## Stored data

#####

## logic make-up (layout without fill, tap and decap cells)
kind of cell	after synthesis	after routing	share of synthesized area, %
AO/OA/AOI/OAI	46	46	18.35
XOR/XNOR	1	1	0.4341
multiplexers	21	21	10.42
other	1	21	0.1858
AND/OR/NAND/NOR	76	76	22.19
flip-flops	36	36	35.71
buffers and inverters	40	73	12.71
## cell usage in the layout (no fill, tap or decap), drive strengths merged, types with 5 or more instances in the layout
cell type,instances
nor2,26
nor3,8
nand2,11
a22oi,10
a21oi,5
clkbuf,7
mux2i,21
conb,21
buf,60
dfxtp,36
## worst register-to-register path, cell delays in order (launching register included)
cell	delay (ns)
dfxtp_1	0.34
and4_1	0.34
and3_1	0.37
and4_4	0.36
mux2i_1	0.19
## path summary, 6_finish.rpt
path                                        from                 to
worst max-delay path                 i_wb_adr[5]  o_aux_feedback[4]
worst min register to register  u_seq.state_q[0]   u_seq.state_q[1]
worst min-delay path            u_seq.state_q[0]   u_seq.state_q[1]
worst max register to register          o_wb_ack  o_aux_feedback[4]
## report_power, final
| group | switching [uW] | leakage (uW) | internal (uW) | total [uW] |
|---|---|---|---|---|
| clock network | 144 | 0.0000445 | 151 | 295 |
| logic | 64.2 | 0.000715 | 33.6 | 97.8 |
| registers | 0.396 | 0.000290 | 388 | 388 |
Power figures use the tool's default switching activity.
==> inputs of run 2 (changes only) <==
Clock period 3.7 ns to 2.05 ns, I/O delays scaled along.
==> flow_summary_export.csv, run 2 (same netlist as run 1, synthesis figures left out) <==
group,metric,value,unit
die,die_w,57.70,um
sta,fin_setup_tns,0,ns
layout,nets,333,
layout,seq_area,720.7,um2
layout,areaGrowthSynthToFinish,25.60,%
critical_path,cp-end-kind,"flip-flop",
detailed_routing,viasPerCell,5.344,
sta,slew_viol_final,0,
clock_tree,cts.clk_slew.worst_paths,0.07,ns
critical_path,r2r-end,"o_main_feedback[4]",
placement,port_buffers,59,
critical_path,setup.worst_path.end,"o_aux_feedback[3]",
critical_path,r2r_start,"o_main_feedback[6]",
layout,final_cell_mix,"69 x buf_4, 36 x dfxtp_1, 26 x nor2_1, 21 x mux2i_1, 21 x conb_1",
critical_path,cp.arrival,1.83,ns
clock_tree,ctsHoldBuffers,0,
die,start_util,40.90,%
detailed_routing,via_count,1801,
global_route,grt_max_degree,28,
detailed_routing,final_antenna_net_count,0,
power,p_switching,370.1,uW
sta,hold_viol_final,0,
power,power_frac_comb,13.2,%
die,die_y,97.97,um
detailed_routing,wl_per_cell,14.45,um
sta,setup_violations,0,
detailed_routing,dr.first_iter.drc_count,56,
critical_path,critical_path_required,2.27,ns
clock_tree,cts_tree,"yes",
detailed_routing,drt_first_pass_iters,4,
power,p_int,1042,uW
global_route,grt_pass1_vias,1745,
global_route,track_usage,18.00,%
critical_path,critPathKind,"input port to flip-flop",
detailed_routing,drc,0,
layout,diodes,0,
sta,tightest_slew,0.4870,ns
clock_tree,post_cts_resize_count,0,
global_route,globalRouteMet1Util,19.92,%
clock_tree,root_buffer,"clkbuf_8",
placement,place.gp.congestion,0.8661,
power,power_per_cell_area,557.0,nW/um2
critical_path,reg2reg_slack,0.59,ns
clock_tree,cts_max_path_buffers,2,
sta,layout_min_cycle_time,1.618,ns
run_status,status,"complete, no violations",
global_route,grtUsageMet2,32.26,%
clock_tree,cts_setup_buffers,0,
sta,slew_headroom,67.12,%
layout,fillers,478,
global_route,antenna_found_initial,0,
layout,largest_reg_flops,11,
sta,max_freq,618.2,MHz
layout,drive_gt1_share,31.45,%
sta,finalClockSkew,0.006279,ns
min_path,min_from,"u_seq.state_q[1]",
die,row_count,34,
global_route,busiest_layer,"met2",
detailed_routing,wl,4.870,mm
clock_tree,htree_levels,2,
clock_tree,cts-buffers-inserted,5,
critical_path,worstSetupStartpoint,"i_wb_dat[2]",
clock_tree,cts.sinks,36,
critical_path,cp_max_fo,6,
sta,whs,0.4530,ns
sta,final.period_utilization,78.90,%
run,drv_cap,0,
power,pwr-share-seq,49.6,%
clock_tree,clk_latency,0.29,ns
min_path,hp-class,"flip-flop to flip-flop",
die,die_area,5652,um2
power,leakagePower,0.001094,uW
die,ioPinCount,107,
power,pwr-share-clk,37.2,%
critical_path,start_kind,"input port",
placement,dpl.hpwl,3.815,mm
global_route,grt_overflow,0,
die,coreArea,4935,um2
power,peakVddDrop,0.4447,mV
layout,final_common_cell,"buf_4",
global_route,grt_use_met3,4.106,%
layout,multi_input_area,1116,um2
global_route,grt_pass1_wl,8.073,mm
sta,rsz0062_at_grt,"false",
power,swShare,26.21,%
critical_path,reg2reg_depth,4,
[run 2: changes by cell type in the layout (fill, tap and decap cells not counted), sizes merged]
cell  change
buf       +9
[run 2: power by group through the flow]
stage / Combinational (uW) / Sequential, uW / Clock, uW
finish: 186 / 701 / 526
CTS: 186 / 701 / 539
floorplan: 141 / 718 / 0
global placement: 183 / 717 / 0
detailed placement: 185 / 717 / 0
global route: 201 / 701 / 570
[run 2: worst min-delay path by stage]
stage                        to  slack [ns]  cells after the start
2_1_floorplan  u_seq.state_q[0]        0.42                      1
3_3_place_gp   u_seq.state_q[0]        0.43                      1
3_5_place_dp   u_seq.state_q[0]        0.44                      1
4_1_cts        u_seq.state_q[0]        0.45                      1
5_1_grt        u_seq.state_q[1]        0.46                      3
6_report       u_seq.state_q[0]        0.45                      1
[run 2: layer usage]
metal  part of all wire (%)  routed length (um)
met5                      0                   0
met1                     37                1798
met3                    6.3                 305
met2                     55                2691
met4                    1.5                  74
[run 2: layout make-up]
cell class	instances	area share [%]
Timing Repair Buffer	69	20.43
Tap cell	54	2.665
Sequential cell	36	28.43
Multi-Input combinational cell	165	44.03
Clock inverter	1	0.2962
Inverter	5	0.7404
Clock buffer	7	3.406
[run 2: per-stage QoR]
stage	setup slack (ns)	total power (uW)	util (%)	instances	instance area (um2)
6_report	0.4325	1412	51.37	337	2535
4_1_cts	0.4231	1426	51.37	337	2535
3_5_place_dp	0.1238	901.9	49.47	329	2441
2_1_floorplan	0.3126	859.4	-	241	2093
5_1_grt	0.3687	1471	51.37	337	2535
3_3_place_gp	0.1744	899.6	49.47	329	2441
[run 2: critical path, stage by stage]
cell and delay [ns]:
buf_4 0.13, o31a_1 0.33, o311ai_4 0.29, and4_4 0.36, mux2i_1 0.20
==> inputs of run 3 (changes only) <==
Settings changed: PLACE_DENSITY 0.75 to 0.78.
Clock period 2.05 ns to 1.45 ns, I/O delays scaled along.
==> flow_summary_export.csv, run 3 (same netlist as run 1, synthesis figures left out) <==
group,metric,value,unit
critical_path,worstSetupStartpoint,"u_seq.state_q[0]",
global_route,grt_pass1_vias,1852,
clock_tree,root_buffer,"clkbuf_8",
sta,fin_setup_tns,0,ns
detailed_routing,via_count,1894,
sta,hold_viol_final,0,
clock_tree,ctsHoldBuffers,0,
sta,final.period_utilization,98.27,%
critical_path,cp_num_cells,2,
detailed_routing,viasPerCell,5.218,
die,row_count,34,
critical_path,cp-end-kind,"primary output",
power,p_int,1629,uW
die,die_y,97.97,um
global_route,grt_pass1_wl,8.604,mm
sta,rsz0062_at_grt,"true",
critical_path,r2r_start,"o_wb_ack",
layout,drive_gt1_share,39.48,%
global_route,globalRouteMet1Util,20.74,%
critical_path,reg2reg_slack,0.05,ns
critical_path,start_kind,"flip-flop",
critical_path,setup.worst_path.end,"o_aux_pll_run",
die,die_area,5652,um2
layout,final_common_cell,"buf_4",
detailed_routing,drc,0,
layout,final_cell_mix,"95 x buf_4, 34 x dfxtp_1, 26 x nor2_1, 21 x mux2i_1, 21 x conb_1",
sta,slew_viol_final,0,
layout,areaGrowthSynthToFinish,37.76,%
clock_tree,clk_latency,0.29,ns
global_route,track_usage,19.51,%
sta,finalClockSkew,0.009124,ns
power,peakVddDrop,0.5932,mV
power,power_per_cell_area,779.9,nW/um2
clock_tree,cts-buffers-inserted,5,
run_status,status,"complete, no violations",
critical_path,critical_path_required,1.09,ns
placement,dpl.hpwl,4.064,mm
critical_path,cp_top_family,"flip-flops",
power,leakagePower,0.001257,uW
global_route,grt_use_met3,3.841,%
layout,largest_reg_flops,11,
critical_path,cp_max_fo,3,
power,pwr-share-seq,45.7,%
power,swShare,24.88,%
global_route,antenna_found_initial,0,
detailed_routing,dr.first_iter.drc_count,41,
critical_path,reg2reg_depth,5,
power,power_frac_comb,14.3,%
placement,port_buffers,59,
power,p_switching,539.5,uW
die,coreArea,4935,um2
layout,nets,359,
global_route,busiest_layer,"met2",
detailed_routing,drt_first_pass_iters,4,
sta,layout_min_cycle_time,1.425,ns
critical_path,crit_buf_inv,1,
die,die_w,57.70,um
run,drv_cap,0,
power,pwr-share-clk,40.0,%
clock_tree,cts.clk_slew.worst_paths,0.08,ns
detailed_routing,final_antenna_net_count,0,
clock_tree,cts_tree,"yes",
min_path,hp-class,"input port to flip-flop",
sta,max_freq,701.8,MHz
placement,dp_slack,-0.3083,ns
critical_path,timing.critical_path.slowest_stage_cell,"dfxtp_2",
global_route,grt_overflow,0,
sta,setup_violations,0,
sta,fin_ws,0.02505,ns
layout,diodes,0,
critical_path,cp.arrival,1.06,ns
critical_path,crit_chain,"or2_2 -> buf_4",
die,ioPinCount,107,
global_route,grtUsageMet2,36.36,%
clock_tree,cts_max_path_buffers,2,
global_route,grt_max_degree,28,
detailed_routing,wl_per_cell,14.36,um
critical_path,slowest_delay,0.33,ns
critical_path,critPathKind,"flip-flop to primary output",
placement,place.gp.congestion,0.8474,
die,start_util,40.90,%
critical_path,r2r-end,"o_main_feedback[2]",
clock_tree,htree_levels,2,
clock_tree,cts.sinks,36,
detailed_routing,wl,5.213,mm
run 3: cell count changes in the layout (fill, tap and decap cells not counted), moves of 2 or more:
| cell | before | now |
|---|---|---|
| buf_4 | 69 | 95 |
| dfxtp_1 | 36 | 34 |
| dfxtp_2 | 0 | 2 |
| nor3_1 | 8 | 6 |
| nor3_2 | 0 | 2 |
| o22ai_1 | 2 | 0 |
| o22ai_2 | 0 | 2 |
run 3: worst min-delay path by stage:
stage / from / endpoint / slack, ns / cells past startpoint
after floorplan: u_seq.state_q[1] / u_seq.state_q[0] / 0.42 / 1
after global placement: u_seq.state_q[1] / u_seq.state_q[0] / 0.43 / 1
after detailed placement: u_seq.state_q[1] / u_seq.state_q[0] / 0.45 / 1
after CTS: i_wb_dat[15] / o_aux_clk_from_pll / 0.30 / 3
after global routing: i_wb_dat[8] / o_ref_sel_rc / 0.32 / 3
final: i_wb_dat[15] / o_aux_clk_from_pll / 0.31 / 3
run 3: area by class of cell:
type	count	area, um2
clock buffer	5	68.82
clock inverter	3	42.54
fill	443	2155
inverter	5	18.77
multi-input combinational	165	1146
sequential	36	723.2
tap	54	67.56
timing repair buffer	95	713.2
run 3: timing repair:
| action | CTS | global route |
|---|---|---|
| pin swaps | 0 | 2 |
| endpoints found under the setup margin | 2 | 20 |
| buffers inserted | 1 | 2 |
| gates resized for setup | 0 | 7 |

#####

Copy all the lines above that hold the string "primary".

critical_path,cp-end-kind,"primary output",
critical_path,critPathKind,"flip-flop to primary output",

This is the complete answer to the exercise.